The COVID-19 pandemic has not only brought the whole world to a standstill; it is also a test to Uganda’s multi-sectorial and systematic planning in the face of a major emergency. A case in point is the health sector especially in rural and hard to reach communities. Women are bearing the brunt of the gaps as government tries to balance between full attention to COVID 19 and the risks associated with it, and effective provision of other health services.
On routine monitoring visits to the communities, Merab Alosikin, the Programme Officer of the National Association of Women’s Organizations in Uganda (NAWOU) based in Amudat came across a woman running to the health centre with her baby who was convulsing. The lady was probably half way the journey of fifteen kilometers from her home to the nearest health center. She had tried to contact all the emergency response members indicated to them, in vain. Seeing the crisis, Ms. Alosikin called the Police who came and picked the lady and her baby on a motorcycle and transported to the health center where her baby’s condition was attended to. In three days, the baby was discharged and is recovering well from home. This is but one of the many situations mothers find themselves in under lockdown.
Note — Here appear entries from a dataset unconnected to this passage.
$ cat src/rtl/maxpool_engine.sv
// Max-pooling responder: reads a channel-major feature map from BRAM and writes the
// signed maximum of every pooling window back to a contiguous output region.
module maxpool_engine #(
    parameter int width      = 8,
    parameter int memaddrbit = 20
) (
    input  logic                  clk,
    input  logic                  rst,
    input  logic                  mp_start,
    input  logic [memaddrbit-1:0] mp_di,
    input  logic [memaddrbit-1:0] mp_dr,
    input  logic [memaddrbit-1:0] mp_dc,
    input  logic [memaddrbit-1:0] mp_dkr,
    input  logic [memaddrbit-1:0] mp_dkc,
    input  logic [2:0]            mp_step,
    input  logic [memaddrbit-1:0] mp_di_out,
    input  logic [memaddrbit-1:0] mp_dr_out,
    input  logic [memaddrbit-1:0] mp_dc_out,
    input  logic [memaddrbit-1:0] mp_inaddr,
    input  logic [memaddrbit-1:0] mp_outaddr,
    input  logic [width-1:0]      mem_rdata,
    output logic [memaddrbit-1:0] memaddr,
    output logic [width-1:0]      mem_wdata,
    output logic                  wea,
    output logic                  busy,
    output logic                  mp_picture_finish
);
    typedef logic [memaddrbit-1:0] addr_t;

    // IDLE wait start | RD drive read addr | CAP fold rdata into acc | WR store acc | DONE finish pulse
    typedef enum logic [2:0] {S_IDLE, S_RD, S_CAP, S_WR, S_DONE} state_t;

    localparam logic [width-1:0] ACC_INIT = {1'b1, {(width-1){1'b0}}};
    localparam addr_t            ONE      = addr_t'(1);

    state_t           r_state;
    addr_t            r_dr, r_dc, r_dkr, r_dkc, r_step;
    addr_t            r_di_out, r_dr_out, r_dc_out;
    addr_t            r_plane, r_row_stride;
    addr_t            r_ii, r_ir_out, r_ic_out, r_ikr, r_ikc;
    addr_t            r_kr_eff, r_kc_eff, r_ir0, r_ic0;
    addr_t            r_ch_base, r_row_base, r_win_base, r_elem_row;
    addr_t            r_out_cnt;
    logic [width-1:0] r_acc;
    addr_t            r_memaddr;
    logic [width-1:0] r_wdata;
    logic             r_wea, r_busy, r_finish;

    addr_t            w_step_ext, w_plane, w_row_stride;
    logic             w_degen;
    logic [width-1:0] w_new_acc;
    addr_t            w_nx_ii, w_nx_ir_out, w_nx_ic_out, w_nx_ir0, w_nx_ic0;
    addr_t            w_nx_ch_base, w_nx_row_base, w_nx_win_base, w_nx_out;
    addr_t            w_lim_r, w_lim_c, w_kr, w_kc, w_kr_eff, w_kc_eff;
    logic             w_last, w_empty, w_enter, w_last_c, w_last_r;

    // Number of in-bounds window elements along one axis (floor-mode clipping).
    function automatic addr_t clip_len(input addr_t pos, input addr_t lim, input addr_t k);
        addr_t rem;
        rem = lim - pos;
        if (pos >= lim)
            return '0;
        return (k < rem) ? k : rem;
    endfunction

    assign w_step_ext   = addr_t'(mp_step);
    assign w_plane      = mp_dr * mp_dc;
    assign w_row_stride = mp_dc * w_step_ext;
    // No input planes means nothing to read either.
    assign w_degen      = (mp_di_out == '0) || (mp_dr_out == '0) || (mp_dc_out == '0) ||
                          (mp_dkr == '0) || (mp_dkc == '0) || (mp_di == '0);
    assign w_new_acc    = ($signed(mem_rdata) > $signed(r_acc)) ? mem_rdata : r_acc;
    assign w_last_c     = (r_ikc == r_kc_eff - ONE);
    assign w_last_r     = (r_ikr == r_kr_eff - ONE);

    always_comb begin
        w_nx_ii       = r_ii;
        w_nx_ir_out   = r_ir_out;
        w_nx_ic_out   = r_ic_out + ONE;
        w_nx_ir0      = r_ir0;
        w_nx_ic0      = r_ic0 + r_step;
        w_nx_ch_base  = r_ch_base;
        w_nx_row_base = r_row_base;
        w_nx_win_base = r_win_base + r_step;
        w_nx_out      = r_out_cnt + ONE;
        w_lim_r       = r_dr;
        w_lim_c       = r_dc;
        w_kr          = r_dkr;
        w_kc          = r_dkc;
        w_last        = 1'b0;
        if (r_state == S_IDLE) begin
            w_nx_ii       = '0;
            w_nx_ir_out   = '0;
            w_nx_ic_out   = '0;
            w_nx_ir0      = '0;
            w_nx_ic0      = '0;
            w_nx_ch_base  = mp_inaddr;
            w_nx_row_base = mp_inaddr;
            w_nx_win_base = mp_inaddr;
            w_nx_out      = mp_outaddr;
            w_lim_r       = mp_dr;
            w_lim_c       = mp_dc;
            w_kr          = mp_dkr;
            w_kc          = mp_dkc;
        end else if (r_ic_out == r_dc_out - ONE) begin
            w_nx_ic_out   = '0;
            w_nx_ic0      = '0;
            if (r_ir_out != r_dr_out - ONE) begin
                w_nx_ir_out   = r_ir_out + ONE;
                w_nx_ir0      = r_ir0 + r_step;
                w_nx_row_base = r_row_base + r_row_stride;
                w_nx_win_base = w_nx_row_base;
            end else begin
                w_nx_ir_out   = '0;
                w_nx_ir0      = '0;
                w_nx_ii       = r_ii + ONE;
                w_nx_ch_base  = r_ch_base + r_plane;
                w_nx_row_base = w_nx_ch_base;
                w_nx_win_base = w_nx_ch_base;
                w_last        = (r_ii == r_di_out - ONE);
            end
        end
        w_kr_eff = clip_len(w_nx_ir0, w_lim_r, w_kr);
        w_kc_eff = clip_len(w_nx_ic0, w_lim_c, w_kc);
        w_empty  = (w_kr_eff == '0) || (w_kc_eff == '0);
        w_enter  = ((r_state == S_IDLE) && mp_start && !w_degen) ||
                   ((r_state == S_WR) && !w_last);
    end

    always_ff @(posedge clk or negedge rst) begin
        if (!rst) begin
            r_state      <= S_IDLE;
            r_dr         <= '0;
            r_dc         <= '0;
            r_dkr        <= '0;
            r_dkc        <= '0;
            r_step       <= '0;
            r_di_out     <= '0;
            r_dr_out     <= '0;
            r_dc_out     <= '0;
            r_plane      <= '0;
            r_row_stride <= '0;
            r_ii         <= '0;
            r_ir_out     <= '0;
            r_ic_out     <= '0;
            r_ikr        <= '0;
            r_ikc        <= '0;
            r_kr_eff     <= '0;
            r_kc_eff     <= '0;
            r_ir0        <= '0;
            r_ic0        <= '0;
            r_ch_base    <= '0;
            r_row_base   <= '0;
            r_win_base   <= '0;
            r_elem_row   <= '0;
            r_out_cnt    <= '0;
            r_acc        <= ACC_INIT;
            r_memaddr    <= '0;
            r_wdata      <= '0;
            r_wea        <= 1'b0;
            r_busy       <= 1'b0;
            r_finish     <= 1'b0;
        end else begin
            case (r_state)
                S_IDLE: begin
                    if (mp_start) begin
                        r_dr         <= mp_dr;
                        r_dc         <= mp_dc;
                        r_dkr        <= mp_dkr;
                        r_dkc        <= mp_dkc;
                        r_step       <= w_step_ext;
                        r_di_out     <= mp_di_out;
                        r_dr_out     <= mp_dr_out;
                        r_dc_out     <= mp_dc_out;
                        r_plane      <= w_plane;
                        r_row_stride <= w_row_stride;
                        r_out_cnt    <= mp_outaddr;
                        r_acc        <= ACC_INIT;
                        if (w_degen) begin
                            r_state  <= S_DONE;
                            r_finish <= 1'b1;
                        end else begin
                            r_busy   <= 1'b1;
                        end
                    end
                end
                S_RD: begin
                    r_state <= S_CAP;
                end
                S_CAP: begin
                    r_acc <= w_new_acc;
                    if (!w_last_c) begin
                        r_ikc     <= r_ikc + ONE;
                        r_memaddr <= r_elem_row + r_ikc + ONE;
                        r_state   <= S_RD;
                    end else if (!w_last_r) begin
                        r_ikc      <= '0;
                        r_ikr      <= r_ikr + ONE;
                        r_elem_row <= r_elem_row + r_dc;
                        r_memaddr  <= r_elem_row + r_dc;
                        r_state    <= S_RD;
                    end else begin
                        r_wea     <= 1'b1;
                        r_memaddr <= r_out_cnt;
                        r_wdata   <= w_new_acc;
                        r_state   <= S_WR;
                    end
                end
                S_WR: begin
                    r_wea     <= 1'b0;
                    r_acc     <= ACC_INIT;
                    r_out_cnt <= r_out_cnt + ONE;
                    if (w_last) begin
                        r_state  <= S_DONE;
                        r_finish <= 1'b1;
                        r_busy   <= 1'b0;
                    end
                end
                S_DONE: begin
                    r_finish <= 1'b0;
                    r_state  <= S_IDLE;
                end
                default: r_state <= S_IDLE;
            endcase

            // Window entry; a fully clipped window goes straight to WR with the initial acc.
            if (w_enter) begin
                r_ii       <= w_nx_ii;
                r_ir_out   <= w_nx_ir_out;
                r_ic_out   <= w_nx_ic_out;
                r_ir0      <= w_nx_ir0;
                r_ic0      <= w_nx_ic0;
                r_ch_base  <= w_nx_ch_base;
                r_row_base <= w_nx_row_base;
                r_win_base <= w_nx_win_base;
                r_elem_row <= w_nx_win_base;
                r_kr_eff   <= w_kr_eff;
                r_kc_eff   <= w_kc_eff;
                r_ikr      <= '0;
                r_ikc      <= '0;
                if (w_empty) begin
                    r_state   <= S_WR;
                    r_wea     <= 1'b1;
                    r_memaddr <= w_nx_out;
                    r_wdata   <= ACC_INIT;
                end else begin
                    r_state   <= S_RD;
                    r_wea     <= 1'b0;
                    r_memaddr <= w_nx_win_base;
                end
            end
        end
    end

    assign memaddr           = r_memaddr;
    assign mem_wdata         = r_wdata;
    assign wea               = r_wea;
    assign busy              = r_busy;
    assign mp_picture_finish = r_finish;
endmodule

$ cat config.mk
export PLATFORM = sky130hd
export DESIGN_NAME = maxpool_engine
export DESIGN_NICKNAME = d
export VERILOG_FILES = /design/src/rtl/maxpool_engine.sv
export SDC_FILE = /design/constraint.sdc
export NUM_CORES = 2
export LEC_CHECK = 0
export ABC_AREA = 1
export CORE_UTILIZATION = 60
export DETAILED_ROUTE_END_ITERATION = 16
export HOLD_SLACK_MARGIN = 0.03
export PLACE_DENSITY = 0.77
export SKIP_CTS_REPAIR_TIMING = 1
export SYNTH_ARGS = -nofsm -noshare
export SYNTH_HDL_FRONTEND = slang
export SYNTH_SLANG_ARGS = --single-unit
$ cat constraint.sdc
create_clock -name clk -period 8.2 [get_ports clk]
set_input_delay 0.82 -clock clk [delete_from_list [all_inputs] [get_ports clk]]
set_output_delay 0.82 -clock clk [all_outputs]
set_load 0.05 [all_outputs]
# == Word-level counts from Yosys, hierarchy flattened ==
# Index checks and enable logic that the tools add are counted.
# op_classes
bitwise,0
mux,85
n_shift,0
n_addsub,21
div,0
order_cmp,5
multipliers,2
eq_ne,21
n_reduce_logical,39
# ops
cell,n
2-to-1 mux 20 bit,50
logical NOT 20 bit,8
adder 20 x 1 -> 20 bit (second input constant),7
subtractor 20 x 1 -> 20 bit (second input constant),5
adder 20 bit,4
== test 20 bit,4
adder 20 x 3 -> 20 bit,3
2-to-1 mux 8 bit,7
greater-or-equal comparator 20 bit,2
< comparator 20 bit,2
case mux 20 bit (2 select lines),1
subtractor 20 bit,2
case mux 8 bit (3 select lines),1
multiplier 20 x 20 -> 20 bit,1
multiplier 20 x 3 -> 20 bit,1
!= test 20 bit,1
!= test 3 bit (second input constant),6
2-to-1 mux 1 bit,15
2-to-1 mux 3 bit,4
!= test 2 bit (second input constant),6
case mux 3 bit (4 select lines),1
AND reduction 3 bit,4
AND reduction 2 bit,5
nonzero test 3 bit,3
13 further kinds,30
# totals
latchBits,0
word_cells,204
ramBits,0
register_bits,505
rom_bits,0
mem_count,0
input_bits,214

# == Depth between registers and ports, before layout ==
# depth
word_depth,13
depth_mapped,52
mapped_depth_nobuf,51

# == Least setup slack after synthesis ==
# No wires, ideal clock.
# synth_path
kind,input port to flip-flop
startpoint,input mp_dc[5]
endpoint,register r_plane[19]
setup_slack_ps,1847
path_buffers,2
path_stages,23
arrival_time_ps,6217
path_cell_list,clkbuf_1 -> clkbuf_1 -> nand2_1 -> fa_1 -> inv_1 -> fa_1 -> inv_1 -> fa_1 -> inv_1 -> fa_1 -> inv_1 -> fa_1 -> inv_1 -> fa_1 -> fa_1 -> xnor2_1 -> xnor2_1 -> xor2_1 -> xnor2_1 -> xor2_1 -> xor2_1 -> xnor2_1 -> o21ai_0
# synth_between
elab_chain_cells,1
# synth_lines
item,line_no,rtl
from (decl),12,"input logic [memaddrbit-1:0] mp_dc,"
multiplier 20 x 20 -> 20 bit,67,assign w_plane = mp_dr * mp_dc;
to (signal assigned),175,r_plane <= w_plane;
to (decl),39,"addr_t r_plane, r_row_stride;"
# No other way between the ends.
# A chain may end at the register's enable or synchronous reset.

# == Worst setup path in the final report ==
# layout_path
startpoint,register r_dc_out[0]
endpoint,register r_memaddr[11] (netlist: memaddr[11])
# layout_between
elab_chain_cells,12
elab_cells_between_ends,31
classes_between,add/sub: 3; order compare: 4; eq/ne: 1; mux: 16; reduce/logical: 7
# layout_lines
item,line_no,rtl
from (decl),38,"addr_t r_di_out, r_dr_out, r_dc_out;"
from (signal assigned),174,r_dc_out <= mp_dc_out;
subtractor 20 x 1 -> 20 bit (*),105,end else if (r_ic_out == r_dc_out - ONE) begin
== test 20 bit (*),105,
2-to-1 mux 20 bit,105,
2-to-1 mux 20 bit,91,if (r_state == S_IDLE) begin
subtractor 20 bit,60,rem = lim - pos;
< comparator 20 bit,63,return (k < rem) ? k : rem;
2-to-1 mux 20 bit (2 in series),63,
logical NOT 20 bit,125,w_empty = (w_kr_eff == '0) || (w_kc_eff == '0);
logical OR 1 bit,125,
2-to-1 mux 20 bit,241,if (w_empty) begin
2-to-1 mux 20 bit,227,if (w_enter) begin
to (signal assigned),194,r_memaddr <= r_elem_row + r_ikc + ONE;
to (signal assigned),244,r_memaddr <= w_nx_out;
to (signal assigned),249,r_memaddr <= w_nx_win_base;
to (decl),45,addr_t r_memaddr;
# Mark *: on every way between the ends. The rest lies on a longest branch, timed or not.

==> metrics <==
GRT overflow=0; area post-placement=roughly 0.049 mm^2; Mean Syn Cell Area=6.93 um^2; length in cells of the worst reg-to-reg path=45; count of cell types in the netlist=63; PwrDens=approximately 470 mW/mm^2; core area=0.0761 mm^2; Slew Limit Fails=0; final setup skew=45.4 ps; Final #Nets=approximately 7400; Syn Std Cell Area=0.0462 mm^2; largest net degree at the start of global routing=between 150 and 200; number of flops mapped to enable cells by yosys=0; register bit total from synthesis=505; fin util=0.675; clock slew at reported path FFs=around 60 ps; antenna violations before repair=5; area growth from synthesis to layout=11.2%; maximum vdd drop=1050 uV; Layout Cells excl Fill=7874; fin crit share=0.926; Synth Instances=6669; first-pass GRT wire length=between 200000 and 250000 um; commonest non-fill, non-tap cell in the layout=nand2_1; Worst Setup SP=r_dc_out[0]; Max stage delay on crit path=410 ps; vias in the first global route=43100; Post-synth top flop=dfrtp_1; Syn. warnings=0; top cell type's share of synthesized area=0.273; Die Area=roughly 0.078 mm^2; GRT Total Usage=0.379; worst slack at placement=386 ps; Startpoint Class=flip-flop; Switching Power=13.3 mW; post-route setup slack=610 ps; Die Y=279 um; Placed Cells=7760; number of buffers inserted by port buffering=244; CP Capture Type=flip-flop; DR pass1 iterations=8; Logic pwr share=0.708; most used cell, CP=nand2_1; wire per inst=around 19 um; Crit path max-delay family=simple AND/OR/NAND/NOR gates; r2r setup slk=610 ps; Yosys top cell by area=dfrtp_1; Post-Syn Nets=7316; Initial Util=0.607; Worst Hold Class=in2async; Design Area, Final=0.0514 mm^2; Num CTS Buffers=between 50 and 60; Levels on crit path=45; FFs w/ async S/R, synth=1.00; Clock Path Buffers=3; CP endpoint=memaddr[11]; Clock Sink Count=505; status=complete, no violations; Die W=279 um; Fin. Hold Viols=0; clk_lat worst skew=670 ps; DR DRC count=0; hold_ws=around 180 ps; layout cells sized above 1=0.0383; H-tree Lvls=2; Worst path slowest cell=dfrtp_1; Tmin final=7590 ps; Int Pwr=10.8 mW; CTS tree=done; Clk network pwr share=0.113; Worst Path Arrival=8120 ps; # setup viols final=0; CP bufs+invs=4; CP required=8730 ps; Worst R2R End=memaddr[11]; sw frac=0.551; hpwl dp=between 100000 and 150000 um; Final GP Congestion=1.00; via count=45100; Static Leakage=25.5 nW; FMAX=between 100 and 150 MHz; Routed Antenna Nets=0; Top Ports=245; Sequential Power Share=0.179; count of max-cap constraint violations=0; Seq/Total Area, Yosys=0.274; CP Class=reg2reg; Slew HR=0.209; setup tns final=0 ps; total wire length=148000 um; R2R Path Start=r_dc_out[0]; initial DRC count=about 4300; most frequent cells in the layout=nand2_1 (1922), inv_1 (888), o21ai_0 (584); root buffer cell=clkbuf_16; row cnt=between 100 and 150; actual slew at the worst max-slew pin=approximately 1200 ps; Final Power=24.1 mW; Area contributors post-synth=dfrtp_1 (27%), nand2_1 (16%), ha_1 (7.3%); CP Max Fanout=18; Filler cells=6825; vias per cell=5.73
## synth_stat cells (all sizes together) (125+ instances only)
cell and n:
nand2 1936, inv 902, o21ai 623, dfrtp 504, nor2 464, nand3 390
ha 269, a21oi 260, xor2 253, fa 164, clkbuf 160, xnor2 125
## how the worst min path moves through the flow
stage | from | to | slack (ps) | cells past startpoint
floorplan | r_state[2] | mp_picture_finish | 440 | 1
global placement | r_dkr[0] | r_dkr[0] | 460 | 2
detailed placement | r_dkr[0] | r_dkr[0] | 460 | 2
CTS | rst | r_di_out[9] | 210 | 1
global route | rst | r_di_out[9] | 250 | 1
finish | rst | r_di_out[9] | 180 | 1
## power by group through the flow
stage	clock [mW]	combinational, mW	sequential (mW)
after floorplan	0	12.2	4.11
after global placement	0	16.3	4.29
after detailed placement	0	16.6	4.30
after CTS	2.76	16.7	4.27
after global routing	2.85	19.1	4.39
final	2.72	17.1	4.31
## routing by layer
metal / up-vias / share of wire / track usage
li1: 21700 / - / -
met2: 1853 / 0.45 / 0.601
met1: 21300 / 0.43 / 0.520
met5: - / 0.00014 / 0
met3: 314 / 0.081 / 0.0601
met4: 4 / 0.041 / 0.147
## cells by family (layout without fill, tap and decap cells)
logic type	Yosys count	after routing	synth area share
AO/OA/AOI/OAI	1050	1050	0.123
adder cells (fa/ha/maj)	433	433	0.144
XOR/XNOR	379	379	0.0723
AND/OR/NAND/NOR	3148	3148	0.288
other	0	2	0
flip-flops	505	505	0.274
buffers and inverters	1154	1327	0.0985
## area by class of cell
| class | instances | area [um^2] | area share |
|---|---|---|---|
| repair buffers | 313 | 3000 | 0.0584 |
| multi-input cells | 5010 | 29100 | 0.565 |
| clock inverters | 27 | 309 | 0.00601 |
| flip-flops and latches | 505 | 12600 | 0.246 |
| well taps | 1030 | 1290 | 0.0251 |
| inverters | 904 | 3400 | 0.0662 |
| diodes | 2 | 5.00 | 0.0000974 |
| clock buffers | 83 | 1690 | 0.0328 |
No activity file was read; power rests on OpenSTA's default activity.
In the three days the baby was hospitalized, Ms. Alosikin visited to encourage the mother as well as other patients. She had an interface with the health workers to establish the effects of lockdown on women due to COVID-19. What stood out is that all critical planning and on-going interventions are precisely targeting the prevention of COVID-19, with limited attention to address other health needs, especially in terms of access to services. With no motorized transport; as even motorcycles commonly known as bodaboda are not permitted to carry passengers, women who live up to a radius of thirty kilometers from the nearest heath centre are failing to attend to ante-natal, peri-natal and post-natal mandatory health visits. These come with a number of repercussions: pregnancy related challenges due to inadequate health attention; child birth at home under the care of traditional birth attendants and its associated risks such as death of mothers and new born babies; and the long term effect of women going back to using local herbs and giving birth outside the care of qualified health workers. A glaring effect of the lockdown is a steep drop in the number of expectant mothers attending ante-natal care at Amudat Health centre, from 78 in February and March, to 28 in April, after the lockdown was enforced. Expectant mothers who still attend ante-natal live within the range of five kilometers or less from the health centre and walk to and fro.
While the President in his address indicated that cases of what seem to be violation of his directives should be treated based on merit, for example, a pregnant woman on a bodaboda should be seen as an emergency, community members do not want to take that risk because of fear. Some of them most likely, did not even listen to the President’s speech and depend on what is discussed in their communities. Many also fear walking out of their homes, even if they could, due to misunderstanding of what is in the guidelines. A considerable number of the population have heard about the guidelines through third parties, each version different from another and full of distortions. A huge number of inhabitants of Amudat do not comprehend English. The media house they have access to is based in Kenya where communication is in Pokot and Kiswahili, the languages they are most conversant in. The district has tried to share messages by deploying the Police and other local government Officers to talk about the disease and how to prevent it and flatten the risk curve, however, due to sparse populations; some communities have not been reached. The district local government and particularly the office of the District Health Officer wish they could pick up expectant mothers, sick babies and children as well as other patients when called upon, however, the district has only one ambulance that is largely dedicated to COVID 19 responses.
NAWOU commends the Government of Uganda for the work towards flattening the curve of corona virus infections in the country. NAWOU however calls on government to re-examine the interventions on issues of health and safety of children, expectant mothers as well as other people who may fall ill and need urgent attention. The situation is even extreme in the case of persons with disabilities and older persons. The experience in Amudat is an example, throwing light on what is happening in the rest of the rural communities. As the lockdown continues, the central government should pay more attention to situations that are falling out of hand during this time, which in the end could cause more deaths than the dreaded coronavirus. On the part of Amudat local government, for immediate mitigation, the health teams have provided telephone numbers that expectant mothers and those with sick children can call for pick up to a health centre. The members of the task force, which NAWOU is part of, have been tasked to share the numbers with communities. This is still inadequate as the district consists of four 4 sub counties, with very poor road network, making it impossible to be served by a sole ambulance. Hopefully, with the support of civil society partners with either vehicles, fuel or both, the district could allocate one vehicle per sub-county for such emergencies. “Partners can provide the vehicles and the district caters for the fuel expenses,” she added. This will save women from walking miles and miles to attend their ante-natal checkups, have safe deliveries as well as access the health facilities for other conditions.